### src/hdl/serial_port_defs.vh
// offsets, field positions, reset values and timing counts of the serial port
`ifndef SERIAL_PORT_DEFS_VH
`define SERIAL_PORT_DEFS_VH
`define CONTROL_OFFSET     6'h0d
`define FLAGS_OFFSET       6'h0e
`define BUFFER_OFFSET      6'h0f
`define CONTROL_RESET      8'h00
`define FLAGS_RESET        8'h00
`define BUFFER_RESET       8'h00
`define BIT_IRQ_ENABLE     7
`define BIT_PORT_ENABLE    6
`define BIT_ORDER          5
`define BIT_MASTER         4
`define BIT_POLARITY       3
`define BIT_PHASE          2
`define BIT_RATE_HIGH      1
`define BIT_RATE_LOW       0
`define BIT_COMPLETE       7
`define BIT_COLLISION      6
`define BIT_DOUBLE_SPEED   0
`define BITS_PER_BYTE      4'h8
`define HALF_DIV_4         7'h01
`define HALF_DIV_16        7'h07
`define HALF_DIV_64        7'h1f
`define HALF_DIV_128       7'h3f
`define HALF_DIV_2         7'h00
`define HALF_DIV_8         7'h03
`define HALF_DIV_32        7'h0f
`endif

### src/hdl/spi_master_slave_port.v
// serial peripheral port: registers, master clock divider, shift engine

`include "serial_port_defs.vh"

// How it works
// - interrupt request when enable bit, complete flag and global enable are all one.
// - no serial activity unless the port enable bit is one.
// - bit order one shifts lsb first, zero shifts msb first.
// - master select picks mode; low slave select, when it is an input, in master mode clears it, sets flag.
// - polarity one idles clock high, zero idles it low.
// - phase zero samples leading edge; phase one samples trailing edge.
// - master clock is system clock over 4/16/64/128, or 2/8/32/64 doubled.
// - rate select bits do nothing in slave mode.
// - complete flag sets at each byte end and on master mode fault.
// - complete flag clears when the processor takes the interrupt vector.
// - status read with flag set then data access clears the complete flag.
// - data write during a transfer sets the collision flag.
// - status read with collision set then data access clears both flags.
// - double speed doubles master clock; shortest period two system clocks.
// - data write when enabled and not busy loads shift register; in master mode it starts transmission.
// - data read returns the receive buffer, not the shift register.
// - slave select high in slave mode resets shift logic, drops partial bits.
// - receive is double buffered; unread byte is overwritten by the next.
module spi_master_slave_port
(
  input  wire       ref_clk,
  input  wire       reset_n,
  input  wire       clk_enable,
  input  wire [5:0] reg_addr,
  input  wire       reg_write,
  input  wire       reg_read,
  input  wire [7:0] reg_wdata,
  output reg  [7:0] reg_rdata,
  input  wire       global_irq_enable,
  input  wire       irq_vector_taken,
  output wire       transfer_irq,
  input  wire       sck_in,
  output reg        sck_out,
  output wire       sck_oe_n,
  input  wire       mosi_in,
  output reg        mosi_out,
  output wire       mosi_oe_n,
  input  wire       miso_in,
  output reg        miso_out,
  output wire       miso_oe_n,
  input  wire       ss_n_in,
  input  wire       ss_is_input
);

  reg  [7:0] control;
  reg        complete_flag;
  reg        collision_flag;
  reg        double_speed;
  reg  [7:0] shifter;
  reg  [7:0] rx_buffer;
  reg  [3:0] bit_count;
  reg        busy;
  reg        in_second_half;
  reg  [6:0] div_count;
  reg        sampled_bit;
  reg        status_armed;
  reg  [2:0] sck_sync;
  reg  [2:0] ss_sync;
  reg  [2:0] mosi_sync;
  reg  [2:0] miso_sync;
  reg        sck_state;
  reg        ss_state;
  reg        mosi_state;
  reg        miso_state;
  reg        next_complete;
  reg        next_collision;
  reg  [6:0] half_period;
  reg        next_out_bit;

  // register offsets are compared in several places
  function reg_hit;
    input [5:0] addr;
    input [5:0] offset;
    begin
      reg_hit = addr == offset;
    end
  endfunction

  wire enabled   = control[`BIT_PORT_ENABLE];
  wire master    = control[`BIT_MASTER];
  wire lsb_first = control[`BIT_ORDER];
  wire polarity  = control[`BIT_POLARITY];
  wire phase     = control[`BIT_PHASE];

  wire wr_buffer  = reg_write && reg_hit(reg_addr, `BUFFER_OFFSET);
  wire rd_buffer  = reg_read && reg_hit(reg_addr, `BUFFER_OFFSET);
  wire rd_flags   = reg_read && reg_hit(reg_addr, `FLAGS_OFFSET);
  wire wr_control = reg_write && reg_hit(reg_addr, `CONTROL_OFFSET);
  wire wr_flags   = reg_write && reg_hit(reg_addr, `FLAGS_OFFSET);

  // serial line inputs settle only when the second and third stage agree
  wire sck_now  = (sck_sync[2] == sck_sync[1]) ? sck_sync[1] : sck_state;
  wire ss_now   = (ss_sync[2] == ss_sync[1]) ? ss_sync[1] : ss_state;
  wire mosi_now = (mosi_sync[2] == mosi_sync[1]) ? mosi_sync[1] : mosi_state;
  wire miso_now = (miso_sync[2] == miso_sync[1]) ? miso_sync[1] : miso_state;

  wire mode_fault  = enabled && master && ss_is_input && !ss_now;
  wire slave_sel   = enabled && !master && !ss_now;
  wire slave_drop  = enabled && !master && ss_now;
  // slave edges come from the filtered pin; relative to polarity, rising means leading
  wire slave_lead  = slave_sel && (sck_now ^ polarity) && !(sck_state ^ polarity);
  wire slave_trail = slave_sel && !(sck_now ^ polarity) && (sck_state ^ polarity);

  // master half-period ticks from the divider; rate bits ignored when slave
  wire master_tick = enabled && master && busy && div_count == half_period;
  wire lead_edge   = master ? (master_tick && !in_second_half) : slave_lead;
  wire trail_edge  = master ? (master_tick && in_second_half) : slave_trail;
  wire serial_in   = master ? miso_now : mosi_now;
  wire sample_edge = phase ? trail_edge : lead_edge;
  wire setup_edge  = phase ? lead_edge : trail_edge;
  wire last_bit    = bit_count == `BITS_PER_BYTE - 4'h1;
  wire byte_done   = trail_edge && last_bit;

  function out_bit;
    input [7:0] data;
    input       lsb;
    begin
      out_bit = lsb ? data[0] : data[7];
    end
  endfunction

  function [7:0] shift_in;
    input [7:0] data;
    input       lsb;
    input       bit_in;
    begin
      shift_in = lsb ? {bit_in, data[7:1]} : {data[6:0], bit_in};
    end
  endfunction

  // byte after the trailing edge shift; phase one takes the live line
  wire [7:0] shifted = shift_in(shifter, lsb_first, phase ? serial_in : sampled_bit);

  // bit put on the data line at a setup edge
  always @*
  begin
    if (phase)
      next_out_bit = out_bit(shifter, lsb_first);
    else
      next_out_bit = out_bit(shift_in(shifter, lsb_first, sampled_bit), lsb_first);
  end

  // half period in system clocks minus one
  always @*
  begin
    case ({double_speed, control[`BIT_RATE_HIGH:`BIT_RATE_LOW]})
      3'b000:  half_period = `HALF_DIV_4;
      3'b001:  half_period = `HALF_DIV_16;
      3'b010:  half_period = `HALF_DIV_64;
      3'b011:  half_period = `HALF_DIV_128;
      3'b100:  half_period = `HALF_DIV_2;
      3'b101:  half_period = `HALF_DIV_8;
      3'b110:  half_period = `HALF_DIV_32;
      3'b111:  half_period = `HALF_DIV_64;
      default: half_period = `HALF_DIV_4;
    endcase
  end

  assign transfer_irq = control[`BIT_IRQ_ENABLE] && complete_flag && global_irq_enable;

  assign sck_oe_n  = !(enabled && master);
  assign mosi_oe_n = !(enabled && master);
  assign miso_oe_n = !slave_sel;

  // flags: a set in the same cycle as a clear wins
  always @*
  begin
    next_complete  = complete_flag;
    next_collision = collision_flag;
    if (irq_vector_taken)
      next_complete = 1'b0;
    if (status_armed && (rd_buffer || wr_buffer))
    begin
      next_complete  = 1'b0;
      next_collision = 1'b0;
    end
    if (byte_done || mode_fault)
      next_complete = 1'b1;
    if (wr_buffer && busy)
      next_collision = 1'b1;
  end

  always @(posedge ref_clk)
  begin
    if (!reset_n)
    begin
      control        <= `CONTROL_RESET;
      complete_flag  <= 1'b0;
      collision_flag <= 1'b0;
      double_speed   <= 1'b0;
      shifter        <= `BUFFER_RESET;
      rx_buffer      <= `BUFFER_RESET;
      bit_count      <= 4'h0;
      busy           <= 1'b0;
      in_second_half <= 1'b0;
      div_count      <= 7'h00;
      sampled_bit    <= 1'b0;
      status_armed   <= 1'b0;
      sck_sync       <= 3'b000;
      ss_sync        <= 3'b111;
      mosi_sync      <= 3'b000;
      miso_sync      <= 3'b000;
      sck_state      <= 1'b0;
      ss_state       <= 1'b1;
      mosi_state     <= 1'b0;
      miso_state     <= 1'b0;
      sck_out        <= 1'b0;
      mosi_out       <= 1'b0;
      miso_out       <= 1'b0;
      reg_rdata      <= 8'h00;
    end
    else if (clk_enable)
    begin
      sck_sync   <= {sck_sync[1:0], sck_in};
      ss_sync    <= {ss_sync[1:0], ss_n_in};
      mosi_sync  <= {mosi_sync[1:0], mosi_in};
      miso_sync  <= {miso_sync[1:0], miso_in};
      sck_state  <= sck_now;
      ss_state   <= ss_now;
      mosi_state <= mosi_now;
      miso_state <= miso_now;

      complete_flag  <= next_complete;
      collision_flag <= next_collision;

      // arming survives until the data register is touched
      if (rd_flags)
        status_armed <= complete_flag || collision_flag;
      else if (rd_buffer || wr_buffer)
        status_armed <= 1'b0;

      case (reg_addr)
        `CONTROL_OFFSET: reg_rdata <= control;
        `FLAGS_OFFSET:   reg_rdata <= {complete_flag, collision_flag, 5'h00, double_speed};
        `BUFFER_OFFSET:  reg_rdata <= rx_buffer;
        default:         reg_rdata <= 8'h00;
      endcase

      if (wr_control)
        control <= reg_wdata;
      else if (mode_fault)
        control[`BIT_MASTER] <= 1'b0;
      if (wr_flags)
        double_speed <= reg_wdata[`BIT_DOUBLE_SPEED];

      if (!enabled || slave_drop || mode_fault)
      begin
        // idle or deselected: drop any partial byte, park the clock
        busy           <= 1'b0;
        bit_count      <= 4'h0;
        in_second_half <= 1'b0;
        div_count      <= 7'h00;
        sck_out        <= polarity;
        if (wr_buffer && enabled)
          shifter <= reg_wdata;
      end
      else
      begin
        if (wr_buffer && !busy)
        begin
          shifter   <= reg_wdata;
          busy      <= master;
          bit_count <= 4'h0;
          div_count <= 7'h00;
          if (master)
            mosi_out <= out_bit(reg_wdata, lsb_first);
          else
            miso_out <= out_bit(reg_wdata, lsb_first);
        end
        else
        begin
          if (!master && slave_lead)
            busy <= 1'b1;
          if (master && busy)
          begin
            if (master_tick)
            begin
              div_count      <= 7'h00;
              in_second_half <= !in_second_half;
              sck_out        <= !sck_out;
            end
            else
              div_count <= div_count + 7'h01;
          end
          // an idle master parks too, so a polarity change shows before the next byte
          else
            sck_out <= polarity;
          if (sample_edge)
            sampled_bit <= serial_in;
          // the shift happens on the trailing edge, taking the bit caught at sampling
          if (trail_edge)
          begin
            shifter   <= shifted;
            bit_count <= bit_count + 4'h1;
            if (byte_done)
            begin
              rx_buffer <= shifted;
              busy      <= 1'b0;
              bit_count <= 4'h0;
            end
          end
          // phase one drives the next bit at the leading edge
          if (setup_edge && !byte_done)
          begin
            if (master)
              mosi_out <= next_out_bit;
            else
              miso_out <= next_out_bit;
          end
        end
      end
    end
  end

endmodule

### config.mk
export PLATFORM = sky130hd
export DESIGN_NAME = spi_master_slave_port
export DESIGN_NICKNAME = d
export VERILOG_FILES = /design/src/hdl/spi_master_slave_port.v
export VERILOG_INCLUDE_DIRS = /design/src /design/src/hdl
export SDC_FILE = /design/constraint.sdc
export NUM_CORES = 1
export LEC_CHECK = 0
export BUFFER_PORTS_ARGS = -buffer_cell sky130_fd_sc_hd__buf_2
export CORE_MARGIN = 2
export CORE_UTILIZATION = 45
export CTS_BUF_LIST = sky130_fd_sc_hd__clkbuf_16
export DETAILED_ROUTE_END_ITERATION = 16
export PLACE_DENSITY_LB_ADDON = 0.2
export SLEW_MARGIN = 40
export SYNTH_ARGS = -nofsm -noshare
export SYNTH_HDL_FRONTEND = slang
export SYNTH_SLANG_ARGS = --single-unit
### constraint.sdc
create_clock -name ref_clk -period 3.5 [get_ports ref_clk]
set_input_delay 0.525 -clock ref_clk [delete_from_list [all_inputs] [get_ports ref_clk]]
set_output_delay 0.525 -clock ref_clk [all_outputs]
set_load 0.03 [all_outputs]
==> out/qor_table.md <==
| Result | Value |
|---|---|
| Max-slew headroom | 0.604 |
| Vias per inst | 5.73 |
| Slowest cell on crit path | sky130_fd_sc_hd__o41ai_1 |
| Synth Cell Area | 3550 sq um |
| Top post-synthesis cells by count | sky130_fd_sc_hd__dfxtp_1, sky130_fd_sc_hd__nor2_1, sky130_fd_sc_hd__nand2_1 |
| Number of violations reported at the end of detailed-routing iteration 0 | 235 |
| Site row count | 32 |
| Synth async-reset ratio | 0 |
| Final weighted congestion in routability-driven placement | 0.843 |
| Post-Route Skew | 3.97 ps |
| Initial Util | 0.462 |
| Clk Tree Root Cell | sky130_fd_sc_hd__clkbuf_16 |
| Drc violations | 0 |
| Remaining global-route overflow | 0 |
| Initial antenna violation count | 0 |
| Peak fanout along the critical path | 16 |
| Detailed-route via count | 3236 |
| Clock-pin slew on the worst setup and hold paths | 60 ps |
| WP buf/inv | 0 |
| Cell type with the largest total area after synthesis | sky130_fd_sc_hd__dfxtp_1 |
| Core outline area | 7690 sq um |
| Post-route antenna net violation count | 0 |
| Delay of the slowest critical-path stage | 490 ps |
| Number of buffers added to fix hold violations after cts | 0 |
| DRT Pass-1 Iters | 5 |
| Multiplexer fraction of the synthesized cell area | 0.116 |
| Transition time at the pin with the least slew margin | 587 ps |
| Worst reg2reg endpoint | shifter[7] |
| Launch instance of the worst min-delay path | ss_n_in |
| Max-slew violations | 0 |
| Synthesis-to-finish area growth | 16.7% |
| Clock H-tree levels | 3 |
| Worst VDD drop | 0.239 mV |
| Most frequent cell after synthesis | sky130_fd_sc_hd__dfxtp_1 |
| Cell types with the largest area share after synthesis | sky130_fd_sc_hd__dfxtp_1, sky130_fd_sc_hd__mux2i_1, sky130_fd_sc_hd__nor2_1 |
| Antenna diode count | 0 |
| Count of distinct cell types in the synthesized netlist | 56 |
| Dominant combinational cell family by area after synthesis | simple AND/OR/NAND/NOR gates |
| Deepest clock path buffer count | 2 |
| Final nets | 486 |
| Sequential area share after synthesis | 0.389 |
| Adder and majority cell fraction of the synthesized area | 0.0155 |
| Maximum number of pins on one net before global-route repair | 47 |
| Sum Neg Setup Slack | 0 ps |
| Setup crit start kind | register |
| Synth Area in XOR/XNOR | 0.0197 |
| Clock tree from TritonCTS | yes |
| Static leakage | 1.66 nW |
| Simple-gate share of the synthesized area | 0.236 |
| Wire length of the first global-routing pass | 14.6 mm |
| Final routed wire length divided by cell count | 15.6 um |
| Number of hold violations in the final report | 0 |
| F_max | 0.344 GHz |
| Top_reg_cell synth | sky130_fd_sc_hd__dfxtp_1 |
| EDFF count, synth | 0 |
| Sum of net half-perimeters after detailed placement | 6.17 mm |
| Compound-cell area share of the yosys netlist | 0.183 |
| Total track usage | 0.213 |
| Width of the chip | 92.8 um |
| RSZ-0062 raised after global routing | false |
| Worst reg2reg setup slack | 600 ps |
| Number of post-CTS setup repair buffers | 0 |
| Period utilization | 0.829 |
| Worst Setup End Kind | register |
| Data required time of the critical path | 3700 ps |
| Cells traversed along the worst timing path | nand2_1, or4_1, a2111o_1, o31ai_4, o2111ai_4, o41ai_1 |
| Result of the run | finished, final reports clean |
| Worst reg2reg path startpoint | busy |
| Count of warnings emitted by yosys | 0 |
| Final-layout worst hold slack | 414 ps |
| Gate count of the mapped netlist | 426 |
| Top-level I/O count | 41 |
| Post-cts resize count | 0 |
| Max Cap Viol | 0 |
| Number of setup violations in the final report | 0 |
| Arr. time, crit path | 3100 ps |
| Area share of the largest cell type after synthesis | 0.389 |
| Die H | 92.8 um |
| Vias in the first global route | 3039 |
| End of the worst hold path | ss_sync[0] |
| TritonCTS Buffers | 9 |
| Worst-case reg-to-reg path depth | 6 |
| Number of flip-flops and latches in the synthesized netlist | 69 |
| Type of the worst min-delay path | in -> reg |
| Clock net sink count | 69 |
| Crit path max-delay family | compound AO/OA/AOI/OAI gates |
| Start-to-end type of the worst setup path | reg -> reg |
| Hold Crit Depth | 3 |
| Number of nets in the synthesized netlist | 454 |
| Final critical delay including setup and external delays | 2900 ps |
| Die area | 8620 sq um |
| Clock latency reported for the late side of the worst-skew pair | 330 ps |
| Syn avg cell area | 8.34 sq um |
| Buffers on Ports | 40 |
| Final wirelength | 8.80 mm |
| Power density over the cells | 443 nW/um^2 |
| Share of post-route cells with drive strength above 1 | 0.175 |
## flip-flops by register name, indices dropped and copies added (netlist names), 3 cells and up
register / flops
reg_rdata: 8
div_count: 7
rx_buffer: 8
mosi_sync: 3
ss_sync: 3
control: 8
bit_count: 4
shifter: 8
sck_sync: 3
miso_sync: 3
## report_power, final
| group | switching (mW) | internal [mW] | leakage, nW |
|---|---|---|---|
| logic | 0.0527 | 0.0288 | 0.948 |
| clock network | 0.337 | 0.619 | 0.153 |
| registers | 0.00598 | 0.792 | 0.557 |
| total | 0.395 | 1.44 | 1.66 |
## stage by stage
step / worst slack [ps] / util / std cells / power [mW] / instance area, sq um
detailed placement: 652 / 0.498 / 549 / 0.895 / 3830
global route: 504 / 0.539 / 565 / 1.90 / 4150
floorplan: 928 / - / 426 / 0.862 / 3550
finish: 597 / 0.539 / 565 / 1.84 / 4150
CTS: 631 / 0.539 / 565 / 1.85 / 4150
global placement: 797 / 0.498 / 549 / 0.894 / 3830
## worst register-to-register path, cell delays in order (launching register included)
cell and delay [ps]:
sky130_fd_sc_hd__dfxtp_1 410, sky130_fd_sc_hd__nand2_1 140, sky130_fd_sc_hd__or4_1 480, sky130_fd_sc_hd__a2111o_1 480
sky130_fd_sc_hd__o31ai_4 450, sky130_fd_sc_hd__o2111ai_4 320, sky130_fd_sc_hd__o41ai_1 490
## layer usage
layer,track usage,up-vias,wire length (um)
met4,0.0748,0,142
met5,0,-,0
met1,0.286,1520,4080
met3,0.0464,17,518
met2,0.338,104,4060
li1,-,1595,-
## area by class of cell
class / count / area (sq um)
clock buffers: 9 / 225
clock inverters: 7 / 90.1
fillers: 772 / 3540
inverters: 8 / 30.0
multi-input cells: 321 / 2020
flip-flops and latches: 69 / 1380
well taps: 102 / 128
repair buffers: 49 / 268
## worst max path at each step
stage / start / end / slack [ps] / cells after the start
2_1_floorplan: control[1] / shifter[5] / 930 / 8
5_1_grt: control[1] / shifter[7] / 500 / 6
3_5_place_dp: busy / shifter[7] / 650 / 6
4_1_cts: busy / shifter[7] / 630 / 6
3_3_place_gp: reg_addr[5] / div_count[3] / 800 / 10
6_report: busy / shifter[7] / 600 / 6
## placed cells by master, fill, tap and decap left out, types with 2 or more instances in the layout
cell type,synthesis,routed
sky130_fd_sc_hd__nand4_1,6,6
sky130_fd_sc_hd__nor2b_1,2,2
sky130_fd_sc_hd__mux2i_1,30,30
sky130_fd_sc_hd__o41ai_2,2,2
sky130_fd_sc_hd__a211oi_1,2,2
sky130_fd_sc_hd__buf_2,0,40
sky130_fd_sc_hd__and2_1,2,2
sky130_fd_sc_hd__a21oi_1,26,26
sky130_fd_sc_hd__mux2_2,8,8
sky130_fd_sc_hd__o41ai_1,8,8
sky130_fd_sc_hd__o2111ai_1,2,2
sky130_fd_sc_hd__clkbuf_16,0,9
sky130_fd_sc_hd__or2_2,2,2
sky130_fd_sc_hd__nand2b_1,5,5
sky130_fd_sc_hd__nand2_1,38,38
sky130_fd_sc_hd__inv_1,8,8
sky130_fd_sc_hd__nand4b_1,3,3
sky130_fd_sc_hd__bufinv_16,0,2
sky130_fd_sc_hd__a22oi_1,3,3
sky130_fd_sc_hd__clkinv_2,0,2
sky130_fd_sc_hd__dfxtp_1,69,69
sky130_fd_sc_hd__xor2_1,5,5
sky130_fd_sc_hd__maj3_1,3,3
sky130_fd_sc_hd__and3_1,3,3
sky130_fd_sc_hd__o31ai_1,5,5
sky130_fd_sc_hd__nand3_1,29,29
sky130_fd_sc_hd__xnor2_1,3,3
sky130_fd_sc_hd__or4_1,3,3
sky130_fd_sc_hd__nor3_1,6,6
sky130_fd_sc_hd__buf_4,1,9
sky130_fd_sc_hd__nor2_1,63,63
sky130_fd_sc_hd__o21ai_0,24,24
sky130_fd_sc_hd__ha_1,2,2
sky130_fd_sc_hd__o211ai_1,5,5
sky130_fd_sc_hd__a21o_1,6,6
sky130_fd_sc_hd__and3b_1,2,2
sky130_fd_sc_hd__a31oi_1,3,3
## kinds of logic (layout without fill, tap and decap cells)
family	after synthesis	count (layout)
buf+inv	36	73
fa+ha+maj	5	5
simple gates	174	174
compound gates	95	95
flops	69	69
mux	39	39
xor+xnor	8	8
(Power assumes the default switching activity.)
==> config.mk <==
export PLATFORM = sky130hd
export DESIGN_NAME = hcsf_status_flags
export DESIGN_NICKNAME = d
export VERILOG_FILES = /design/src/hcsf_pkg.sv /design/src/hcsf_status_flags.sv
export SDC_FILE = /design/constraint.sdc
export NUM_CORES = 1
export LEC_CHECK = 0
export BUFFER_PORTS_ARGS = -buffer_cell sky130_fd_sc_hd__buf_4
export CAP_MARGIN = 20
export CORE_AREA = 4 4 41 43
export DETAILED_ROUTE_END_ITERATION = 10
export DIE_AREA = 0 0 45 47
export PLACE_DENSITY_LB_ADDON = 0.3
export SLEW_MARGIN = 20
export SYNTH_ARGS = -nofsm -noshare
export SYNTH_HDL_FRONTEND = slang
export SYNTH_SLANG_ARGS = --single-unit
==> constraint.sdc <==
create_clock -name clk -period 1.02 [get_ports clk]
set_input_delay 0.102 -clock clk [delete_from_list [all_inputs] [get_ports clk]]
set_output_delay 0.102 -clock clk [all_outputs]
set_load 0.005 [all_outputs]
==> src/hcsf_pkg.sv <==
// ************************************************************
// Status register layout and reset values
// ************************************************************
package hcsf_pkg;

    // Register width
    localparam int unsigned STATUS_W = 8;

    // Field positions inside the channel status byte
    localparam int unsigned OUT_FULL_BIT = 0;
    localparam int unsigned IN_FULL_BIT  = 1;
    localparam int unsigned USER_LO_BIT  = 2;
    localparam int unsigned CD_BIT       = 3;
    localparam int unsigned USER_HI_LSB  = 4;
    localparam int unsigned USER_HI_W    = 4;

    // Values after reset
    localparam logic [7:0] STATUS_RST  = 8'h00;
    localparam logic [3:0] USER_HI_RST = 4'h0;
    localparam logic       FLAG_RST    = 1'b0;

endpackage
***
Work to complete.
Would you copy out exactly the lines from the one holding "export BUFFER_PORTS_ARGS = -buffer_cell sky130_fd_sc_hd__buf_4" through the end of the entries above, both ends included?

Solution for this problem.
export BUFFER_PORTS_ARGS = -buffer_cell sky130_fd_sc_hd__buf_4
export CAP_MARGIN = 20
export CORE_AREA = 4 4 41 43
export DETAILED_ROUTE_END_ITERATION = 10
export DIE_AREA = 0 0 45 47
export PLACE_DENSITY_LB_ADDON = 0.3
export SLEW_MARGIN = 20
export SYNTH_ARGS = -nofsm -noshare
export SYNTH_HDL_FRONTEND = slang
export SYNTH_SLANG_ARGS = --single-unit
==> constraint.sdc <==
create_clock -name clk -period 1.02 [get_ports clk]
set_input_delay 0.102 -clock clk [delete_from_list [all_inputs] [get_ports clk]]
set_output_delay 0.102 -clock clk [all_outputs]
set_load 0.005 [all_outputs]
==> src/hcsf_pkg.sv <==
// ************************************************************
// Status register layout and reset values
// ************************************************************
package hcsf_pkg;

    // Register width
    localparam int unsigned STATUS_W = 8;

    // Field positions inside the channel status byte
    localparam int unsigned OUT_FULL_BIT = 0;
    localparam int unsigned IN_FULL_BIT  = 1;
    localparam int unsigned USER_LO_BIT  = 2;
    localparam int unsigned CD_BIT       = 3;
    localparam int unsigned USER_HI_LSB  = 4;
    localparam int unsigned USER_HI_W    = 4;

    // Values after reset
    localparam logic [7:0] STATUS_RST  = 8'h00;
    localparam logic [3:0] USER_HI_RST = 4'h0;
    localparam logic       FLAG_RST    = 1'b0;

endpackage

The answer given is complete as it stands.